- **Your task**: For the listing below, print exactly the lines from the line with "- The synthesized netlist" to the line with "- After detailed routing, the total", both included, and nothing beyond them.

- **Records shown**:

☆ ☆ ☆

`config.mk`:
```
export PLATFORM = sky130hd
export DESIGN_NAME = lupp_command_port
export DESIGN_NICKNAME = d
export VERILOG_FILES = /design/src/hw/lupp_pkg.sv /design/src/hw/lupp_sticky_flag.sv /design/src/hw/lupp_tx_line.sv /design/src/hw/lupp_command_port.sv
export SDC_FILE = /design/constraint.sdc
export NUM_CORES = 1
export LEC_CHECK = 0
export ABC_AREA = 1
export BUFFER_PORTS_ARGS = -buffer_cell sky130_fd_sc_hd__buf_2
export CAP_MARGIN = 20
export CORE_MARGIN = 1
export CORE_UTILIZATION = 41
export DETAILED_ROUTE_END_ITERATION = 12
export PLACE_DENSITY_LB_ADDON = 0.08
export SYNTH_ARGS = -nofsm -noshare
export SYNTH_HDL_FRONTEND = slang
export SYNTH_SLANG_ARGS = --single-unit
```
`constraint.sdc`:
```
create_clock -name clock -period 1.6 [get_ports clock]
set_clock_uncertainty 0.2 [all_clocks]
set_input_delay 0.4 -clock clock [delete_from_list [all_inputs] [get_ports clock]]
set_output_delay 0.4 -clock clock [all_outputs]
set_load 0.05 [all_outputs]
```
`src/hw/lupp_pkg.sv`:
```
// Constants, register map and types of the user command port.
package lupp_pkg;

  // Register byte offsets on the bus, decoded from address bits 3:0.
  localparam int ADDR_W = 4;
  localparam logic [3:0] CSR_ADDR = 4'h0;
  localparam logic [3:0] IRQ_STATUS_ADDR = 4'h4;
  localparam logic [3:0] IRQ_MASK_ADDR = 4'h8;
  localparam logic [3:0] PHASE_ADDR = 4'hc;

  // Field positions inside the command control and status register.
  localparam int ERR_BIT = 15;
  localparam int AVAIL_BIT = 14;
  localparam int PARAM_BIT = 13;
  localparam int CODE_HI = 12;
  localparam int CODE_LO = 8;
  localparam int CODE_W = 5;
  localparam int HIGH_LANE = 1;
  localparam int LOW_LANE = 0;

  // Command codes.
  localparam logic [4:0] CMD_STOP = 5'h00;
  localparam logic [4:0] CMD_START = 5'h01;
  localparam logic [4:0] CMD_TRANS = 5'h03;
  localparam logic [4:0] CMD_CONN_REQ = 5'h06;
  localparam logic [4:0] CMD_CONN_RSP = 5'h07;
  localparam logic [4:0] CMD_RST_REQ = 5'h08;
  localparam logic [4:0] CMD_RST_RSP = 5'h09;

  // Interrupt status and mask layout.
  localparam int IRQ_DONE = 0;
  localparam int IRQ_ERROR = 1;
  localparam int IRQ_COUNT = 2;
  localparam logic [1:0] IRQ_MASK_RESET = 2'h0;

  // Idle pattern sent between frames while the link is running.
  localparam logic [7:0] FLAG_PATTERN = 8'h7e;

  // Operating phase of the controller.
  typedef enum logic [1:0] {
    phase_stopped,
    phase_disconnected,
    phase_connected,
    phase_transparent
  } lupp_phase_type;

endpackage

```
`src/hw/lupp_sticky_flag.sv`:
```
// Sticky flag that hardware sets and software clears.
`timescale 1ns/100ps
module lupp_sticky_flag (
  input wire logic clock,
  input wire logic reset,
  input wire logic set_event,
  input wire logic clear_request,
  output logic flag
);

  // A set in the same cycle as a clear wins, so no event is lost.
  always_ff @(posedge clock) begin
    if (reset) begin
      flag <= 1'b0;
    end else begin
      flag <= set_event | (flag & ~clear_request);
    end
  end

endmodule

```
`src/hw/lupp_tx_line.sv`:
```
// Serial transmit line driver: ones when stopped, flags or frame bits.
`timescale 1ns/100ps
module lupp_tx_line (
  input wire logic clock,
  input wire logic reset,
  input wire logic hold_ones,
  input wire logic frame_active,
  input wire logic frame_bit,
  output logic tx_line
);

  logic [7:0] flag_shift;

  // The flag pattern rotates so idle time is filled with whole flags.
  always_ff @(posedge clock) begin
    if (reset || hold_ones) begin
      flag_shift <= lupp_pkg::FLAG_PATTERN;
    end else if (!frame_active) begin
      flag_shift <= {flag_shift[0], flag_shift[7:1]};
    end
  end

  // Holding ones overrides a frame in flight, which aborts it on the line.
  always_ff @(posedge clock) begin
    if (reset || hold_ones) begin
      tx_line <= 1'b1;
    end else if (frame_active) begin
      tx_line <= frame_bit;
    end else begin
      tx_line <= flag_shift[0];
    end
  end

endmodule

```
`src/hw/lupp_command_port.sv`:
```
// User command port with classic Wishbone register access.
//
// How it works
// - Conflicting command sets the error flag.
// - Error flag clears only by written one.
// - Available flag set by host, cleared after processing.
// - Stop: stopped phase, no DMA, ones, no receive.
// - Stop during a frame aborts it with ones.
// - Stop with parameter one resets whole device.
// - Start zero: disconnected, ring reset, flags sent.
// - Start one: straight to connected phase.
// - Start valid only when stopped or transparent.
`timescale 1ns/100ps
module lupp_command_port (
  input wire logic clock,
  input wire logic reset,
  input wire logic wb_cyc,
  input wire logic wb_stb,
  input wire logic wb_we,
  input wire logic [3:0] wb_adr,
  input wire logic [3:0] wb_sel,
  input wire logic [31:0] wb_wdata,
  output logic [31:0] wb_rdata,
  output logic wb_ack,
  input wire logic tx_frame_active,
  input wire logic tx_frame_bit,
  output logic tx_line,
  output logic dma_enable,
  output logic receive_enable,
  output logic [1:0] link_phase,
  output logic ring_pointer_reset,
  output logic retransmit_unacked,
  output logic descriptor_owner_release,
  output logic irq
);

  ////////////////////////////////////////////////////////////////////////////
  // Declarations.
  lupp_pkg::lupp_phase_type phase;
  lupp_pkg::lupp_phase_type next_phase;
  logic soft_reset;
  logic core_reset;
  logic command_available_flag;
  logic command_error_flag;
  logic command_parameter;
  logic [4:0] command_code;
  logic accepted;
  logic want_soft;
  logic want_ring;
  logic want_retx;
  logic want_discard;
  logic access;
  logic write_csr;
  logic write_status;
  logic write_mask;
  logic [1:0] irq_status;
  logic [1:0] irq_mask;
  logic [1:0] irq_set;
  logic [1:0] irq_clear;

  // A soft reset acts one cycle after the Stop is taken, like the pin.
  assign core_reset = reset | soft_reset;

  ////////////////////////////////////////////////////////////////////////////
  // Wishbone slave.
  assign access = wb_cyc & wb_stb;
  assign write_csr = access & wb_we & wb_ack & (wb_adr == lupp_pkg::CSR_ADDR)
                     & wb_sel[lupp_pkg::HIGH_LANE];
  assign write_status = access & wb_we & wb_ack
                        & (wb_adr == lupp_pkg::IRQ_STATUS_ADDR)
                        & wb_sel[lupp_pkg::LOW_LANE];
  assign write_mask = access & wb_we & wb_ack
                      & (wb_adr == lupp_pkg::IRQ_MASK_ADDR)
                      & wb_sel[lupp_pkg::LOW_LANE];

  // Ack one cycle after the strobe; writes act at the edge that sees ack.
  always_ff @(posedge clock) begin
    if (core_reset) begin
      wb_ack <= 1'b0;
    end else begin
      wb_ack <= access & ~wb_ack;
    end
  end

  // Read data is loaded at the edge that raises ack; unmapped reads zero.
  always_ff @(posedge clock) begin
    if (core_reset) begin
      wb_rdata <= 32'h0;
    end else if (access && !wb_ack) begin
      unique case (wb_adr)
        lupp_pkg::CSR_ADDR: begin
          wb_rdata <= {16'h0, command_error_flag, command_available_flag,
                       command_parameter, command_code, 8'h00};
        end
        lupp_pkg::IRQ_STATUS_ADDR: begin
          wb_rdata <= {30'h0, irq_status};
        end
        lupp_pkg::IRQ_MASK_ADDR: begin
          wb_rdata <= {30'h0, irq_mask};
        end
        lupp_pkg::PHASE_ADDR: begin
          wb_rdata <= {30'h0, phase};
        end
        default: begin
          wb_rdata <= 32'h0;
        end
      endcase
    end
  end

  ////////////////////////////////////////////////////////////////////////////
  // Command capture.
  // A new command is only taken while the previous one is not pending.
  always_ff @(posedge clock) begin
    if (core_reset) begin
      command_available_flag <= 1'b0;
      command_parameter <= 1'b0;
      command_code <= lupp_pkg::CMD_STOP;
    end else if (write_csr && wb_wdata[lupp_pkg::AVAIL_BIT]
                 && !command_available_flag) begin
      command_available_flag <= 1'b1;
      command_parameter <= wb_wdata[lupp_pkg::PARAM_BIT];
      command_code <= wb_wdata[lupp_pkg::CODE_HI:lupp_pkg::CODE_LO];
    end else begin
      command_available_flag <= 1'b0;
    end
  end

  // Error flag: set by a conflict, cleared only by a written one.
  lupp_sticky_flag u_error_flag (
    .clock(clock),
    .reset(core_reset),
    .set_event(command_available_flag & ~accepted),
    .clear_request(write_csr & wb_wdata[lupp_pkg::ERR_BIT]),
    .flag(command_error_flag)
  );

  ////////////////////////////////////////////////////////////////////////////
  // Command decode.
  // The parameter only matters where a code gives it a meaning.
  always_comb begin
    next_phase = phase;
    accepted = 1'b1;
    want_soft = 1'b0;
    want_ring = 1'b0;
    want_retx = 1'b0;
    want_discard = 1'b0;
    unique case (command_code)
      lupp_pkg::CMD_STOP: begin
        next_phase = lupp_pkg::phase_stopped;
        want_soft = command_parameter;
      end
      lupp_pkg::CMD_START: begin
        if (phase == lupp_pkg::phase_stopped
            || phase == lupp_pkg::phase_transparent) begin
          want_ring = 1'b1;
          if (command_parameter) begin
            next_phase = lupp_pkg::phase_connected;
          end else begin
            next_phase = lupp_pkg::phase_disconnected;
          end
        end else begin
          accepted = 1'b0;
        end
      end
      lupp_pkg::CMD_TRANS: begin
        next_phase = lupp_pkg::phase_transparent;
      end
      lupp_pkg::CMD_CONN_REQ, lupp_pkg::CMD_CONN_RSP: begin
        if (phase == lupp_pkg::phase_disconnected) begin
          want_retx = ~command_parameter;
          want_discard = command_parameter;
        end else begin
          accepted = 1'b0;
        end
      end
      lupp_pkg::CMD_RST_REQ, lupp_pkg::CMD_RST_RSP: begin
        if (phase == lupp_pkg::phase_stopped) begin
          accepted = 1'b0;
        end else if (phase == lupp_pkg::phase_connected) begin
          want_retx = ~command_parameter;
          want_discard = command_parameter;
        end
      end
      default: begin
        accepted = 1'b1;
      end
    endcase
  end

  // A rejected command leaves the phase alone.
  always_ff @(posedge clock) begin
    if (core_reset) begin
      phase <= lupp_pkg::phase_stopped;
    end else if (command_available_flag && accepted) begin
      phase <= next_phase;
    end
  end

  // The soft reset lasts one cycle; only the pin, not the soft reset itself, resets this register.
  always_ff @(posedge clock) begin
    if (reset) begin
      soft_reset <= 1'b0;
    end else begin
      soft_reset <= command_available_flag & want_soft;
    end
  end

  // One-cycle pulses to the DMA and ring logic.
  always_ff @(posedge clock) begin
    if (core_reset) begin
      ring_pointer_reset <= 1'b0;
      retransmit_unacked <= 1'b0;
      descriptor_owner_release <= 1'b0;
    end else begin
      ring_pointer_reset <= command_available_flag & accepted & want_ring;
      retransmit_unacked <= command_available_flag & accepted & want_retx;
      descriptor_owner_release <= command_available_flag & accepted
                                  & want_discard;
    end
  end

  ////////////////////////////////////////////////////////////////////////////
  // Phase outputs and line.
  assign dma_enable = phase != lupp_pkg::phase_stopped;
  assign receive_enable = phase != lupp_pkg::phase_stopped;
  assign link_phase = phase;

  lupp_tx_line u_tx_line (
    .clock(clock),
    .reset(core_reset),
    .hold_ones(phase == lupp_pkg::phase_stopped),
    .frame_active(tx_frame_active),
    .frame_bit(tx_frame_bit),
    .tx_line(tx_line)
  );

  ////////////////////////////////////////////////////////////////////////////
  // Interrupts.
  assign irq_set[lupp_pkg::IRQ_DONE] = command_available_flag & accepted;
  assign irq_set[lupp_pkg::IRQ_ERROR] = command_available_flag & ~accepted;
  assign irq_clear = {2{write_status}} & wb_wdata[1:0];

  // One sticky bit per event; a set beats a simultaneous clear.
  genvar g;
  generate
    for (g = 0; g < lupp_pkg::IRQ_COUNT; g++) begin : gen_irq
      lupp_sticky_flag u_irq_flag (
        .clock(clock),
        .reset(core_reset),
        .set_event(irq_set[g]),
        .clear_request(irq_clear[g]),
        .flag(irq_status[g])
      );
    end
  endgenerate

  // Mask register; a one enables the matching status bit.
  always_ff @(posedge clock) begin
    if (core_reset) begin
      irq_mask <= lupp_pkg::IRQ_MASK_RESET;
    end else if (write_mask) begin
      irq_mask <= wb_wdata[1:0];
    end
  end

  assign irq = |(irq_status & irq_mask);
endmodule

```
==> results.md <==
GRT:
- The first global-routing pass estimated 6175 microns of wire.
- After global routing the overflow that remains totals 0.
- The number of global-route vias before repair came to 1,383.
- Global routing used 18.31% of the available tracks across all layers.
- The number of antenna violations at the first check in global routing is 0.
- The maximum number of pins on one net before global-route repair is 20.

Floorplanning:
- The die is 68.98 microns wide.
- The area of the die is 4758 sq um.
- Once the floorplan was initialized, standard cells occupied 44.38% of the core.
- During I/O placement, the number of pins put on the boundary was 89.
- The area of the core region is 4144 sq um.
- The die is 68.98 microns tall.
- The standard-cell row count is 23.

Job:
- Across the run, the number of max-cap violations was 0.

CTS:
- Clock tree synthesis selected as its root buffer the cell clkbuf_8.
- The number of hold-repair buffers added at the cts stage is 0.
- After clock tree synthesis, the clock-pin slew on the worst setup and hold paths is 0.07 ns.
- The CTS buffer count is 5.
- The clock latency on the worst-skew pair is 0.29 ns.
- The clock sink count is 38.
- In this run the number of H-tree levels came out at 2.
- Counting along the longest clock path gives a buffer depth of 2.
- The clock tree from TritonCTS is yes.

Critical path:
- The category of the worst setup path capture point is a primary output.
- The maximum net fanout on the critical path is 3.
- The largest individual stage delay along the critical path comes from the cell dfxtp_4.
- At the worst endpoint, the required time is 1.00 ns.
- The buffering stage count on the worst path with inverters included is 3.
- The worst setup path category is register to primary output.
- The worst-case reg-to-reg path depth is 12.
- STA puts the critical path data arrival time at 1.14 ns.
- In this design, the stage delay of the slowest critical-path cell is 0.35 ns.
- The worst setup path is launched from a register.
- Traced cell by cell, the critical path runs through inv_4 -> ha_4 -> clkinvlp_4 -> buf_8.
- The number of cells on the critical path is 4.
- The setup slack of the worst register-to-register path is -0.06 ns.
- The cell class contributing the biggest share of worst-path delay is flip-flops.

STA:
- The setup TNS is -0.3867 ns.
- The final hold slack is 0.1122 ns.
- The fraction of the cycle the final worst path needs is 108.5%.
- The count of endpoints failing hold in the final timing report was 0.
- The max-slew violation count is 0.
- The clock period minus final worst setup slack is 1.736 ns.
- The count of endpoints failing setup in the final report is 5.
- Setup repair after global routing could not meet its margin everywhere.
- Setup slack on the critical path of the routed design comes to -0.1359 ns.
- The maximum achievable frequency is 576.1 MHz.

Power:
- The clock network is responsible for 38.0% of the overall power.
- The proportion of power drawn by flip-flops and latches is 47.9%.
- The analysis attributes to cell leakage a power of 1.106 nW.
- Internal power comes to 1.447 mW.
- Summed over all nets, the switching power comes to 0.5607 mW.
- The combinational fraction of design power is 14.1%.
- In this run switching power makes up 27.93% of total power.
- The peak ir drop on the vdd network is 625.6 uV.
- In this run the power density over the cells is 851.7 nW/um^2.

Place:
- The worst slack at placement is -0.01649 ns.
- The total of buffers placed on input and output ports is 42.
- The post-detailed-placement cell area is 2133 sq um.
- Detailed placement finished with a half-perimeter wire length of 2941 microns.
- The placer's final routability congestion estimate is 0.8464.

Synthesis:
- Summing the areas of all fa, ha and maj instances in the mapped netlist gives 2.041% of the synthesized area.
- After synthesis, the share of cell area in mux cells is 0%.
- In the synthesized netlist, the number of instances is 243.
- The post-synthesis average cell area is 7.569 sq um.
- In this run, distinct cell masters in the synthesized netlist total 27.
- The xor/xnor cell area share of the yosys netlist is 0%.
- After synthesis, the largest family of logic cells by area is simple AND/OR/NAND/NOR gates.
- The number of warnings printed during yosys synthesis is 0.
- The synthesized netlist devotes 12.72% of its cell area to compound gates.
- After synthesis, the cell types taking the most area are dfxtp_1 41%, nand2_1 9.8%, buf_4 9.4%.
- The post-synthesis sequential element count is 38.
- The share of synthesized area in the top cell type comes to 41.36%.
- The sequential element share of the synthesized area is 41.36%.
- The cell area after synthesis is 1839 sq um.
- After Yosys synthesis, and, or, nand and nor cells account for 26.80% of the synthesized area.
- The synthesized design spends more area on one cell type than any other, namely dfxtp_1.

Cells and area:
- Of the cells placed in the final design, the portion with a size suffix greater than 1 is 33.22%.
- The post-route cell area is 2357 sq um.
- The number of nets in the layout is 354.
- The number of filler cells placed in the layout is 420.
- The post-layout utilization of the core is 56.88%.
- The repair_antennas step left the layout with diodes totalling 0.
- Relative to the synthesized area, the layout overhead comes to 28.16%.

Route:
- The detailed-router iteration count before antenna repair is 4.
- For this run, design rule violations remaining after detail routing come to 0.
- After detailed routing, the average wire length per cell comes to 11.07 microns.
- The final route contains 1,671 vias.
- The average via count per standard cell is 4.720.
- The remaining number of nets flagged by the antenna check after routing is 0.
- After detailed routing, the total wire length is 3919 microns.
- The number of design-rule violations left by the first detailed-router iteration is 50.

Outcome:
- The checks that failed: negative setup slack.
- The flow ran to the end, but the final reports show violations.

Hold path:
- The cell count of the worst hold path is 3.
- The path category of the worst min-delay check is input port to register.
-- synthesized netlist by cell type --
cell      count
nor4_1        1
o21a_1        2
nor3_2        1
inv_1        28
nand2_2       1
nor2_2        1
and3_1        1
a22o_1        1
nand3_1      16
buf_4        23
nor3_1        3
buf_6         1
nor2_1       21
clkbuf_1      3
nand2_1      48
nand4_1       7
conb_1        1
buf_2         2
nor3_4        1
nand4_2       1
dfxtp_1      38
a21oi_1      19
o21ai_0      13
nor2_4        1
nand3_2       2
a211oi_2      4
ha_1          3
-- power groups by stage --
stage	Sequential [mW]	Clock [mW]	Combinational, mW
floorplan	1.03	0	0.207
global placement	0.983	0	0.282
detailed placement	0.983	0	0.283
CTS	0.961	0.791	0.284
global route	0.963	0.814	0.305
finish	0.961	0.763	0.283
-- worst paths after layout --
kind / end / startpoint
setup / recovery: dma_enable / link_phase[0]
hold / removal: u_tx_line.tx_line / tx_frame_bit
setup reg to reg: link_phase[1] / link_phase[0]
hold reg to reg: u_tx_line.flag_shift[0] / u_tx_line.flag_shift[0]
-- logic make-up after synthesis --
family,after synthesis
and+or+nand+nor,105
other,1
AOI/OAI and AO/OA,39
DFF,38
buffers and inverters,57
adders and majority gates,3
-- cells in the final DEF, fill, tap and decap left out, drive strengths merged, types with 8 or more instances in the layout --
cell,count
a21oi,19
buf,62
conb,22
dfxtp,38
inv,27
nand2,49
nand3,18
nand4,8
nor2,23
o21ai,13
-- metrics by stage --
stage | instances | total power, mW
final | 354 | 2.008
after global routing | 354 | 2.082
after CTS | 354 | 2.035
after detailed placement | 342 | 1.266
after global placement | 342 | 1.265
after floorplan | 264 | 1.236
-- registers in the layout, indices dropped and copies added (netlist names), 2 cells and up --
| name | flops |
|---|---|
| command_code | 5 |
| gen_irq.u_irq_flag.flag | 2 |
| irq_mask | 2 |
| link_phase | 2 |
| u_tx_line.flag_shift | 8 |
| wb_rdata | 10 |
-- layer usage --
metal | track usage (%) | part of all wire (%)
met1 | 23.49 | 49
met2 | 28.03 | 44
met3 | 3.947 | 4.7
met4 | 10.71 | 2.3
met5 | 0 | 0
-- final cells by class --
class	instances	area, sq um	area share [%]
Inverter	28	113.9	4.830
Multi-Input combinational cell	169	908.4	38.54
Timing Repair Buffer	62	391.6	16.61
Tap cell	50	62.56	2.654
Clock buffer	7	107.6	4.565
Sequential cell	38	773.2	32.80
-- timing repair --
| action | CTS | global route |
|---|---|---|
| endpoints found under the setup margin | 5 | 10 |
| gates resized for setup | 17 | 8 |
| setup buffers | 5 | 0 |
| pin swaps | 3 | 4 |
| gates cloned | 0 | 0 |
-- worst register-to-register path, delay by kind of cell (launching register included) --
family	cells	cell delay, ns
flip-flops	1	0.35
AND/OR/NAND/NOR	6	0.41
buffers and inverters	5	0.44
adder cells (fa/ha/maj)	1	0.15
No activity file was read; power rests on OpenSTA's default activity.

☆ ☆ ☆

- **Exercise response**:
- The synthesized netlist devotes 12.72% of its cell area to compound gates.
- After synthesis, the cell types taking the most area are dfxtp_1 41%, nand2_1 9.8%, buf_4 9.4%.
- The post-synthesis sequential element count is 38.
- The share of synthesized area in the top cell type comes to 41.36%.
- The sequential element share of the synthesized area is 41.36%.
- The cell area after synthesis is 1839 sq um.
- After Yosys synthesis, and, or, nand and nor cells account for 26.80% of the synthesized area.
- The synthesized design spends more area on one cell type than any other, namely dfxtp_1.

Cells and area:
- Of the cells placed in the final design, the portion with a size suffix greater than 1 is 33.22%.
- The post-route cell area is 2357 sq um.
- The number of nets in the layout is 354.
- The number of filler cells placed in the layout is 420.
- The post-layout utilization of the core is 56.88%.
- The repair_antennas step left the layout with diodes totalling 0.
- Relative to the synthesized area, the layout overhead comes to 28.16%.

Route:
- The detailed-router iteration count before antenna repair is 4.
- For this run, design rule violations remaining after detail routing come to 0.
- After detailed routing, the average wire length per cell comes to 11.07 microns.
- The final route contains 1,671 vias.
- The average via count per standard cell is 4.720.
- The remaining number of nets flagged by the antenna check after routing is 0.
- After detailed routing, the total wire length is 3919 microns.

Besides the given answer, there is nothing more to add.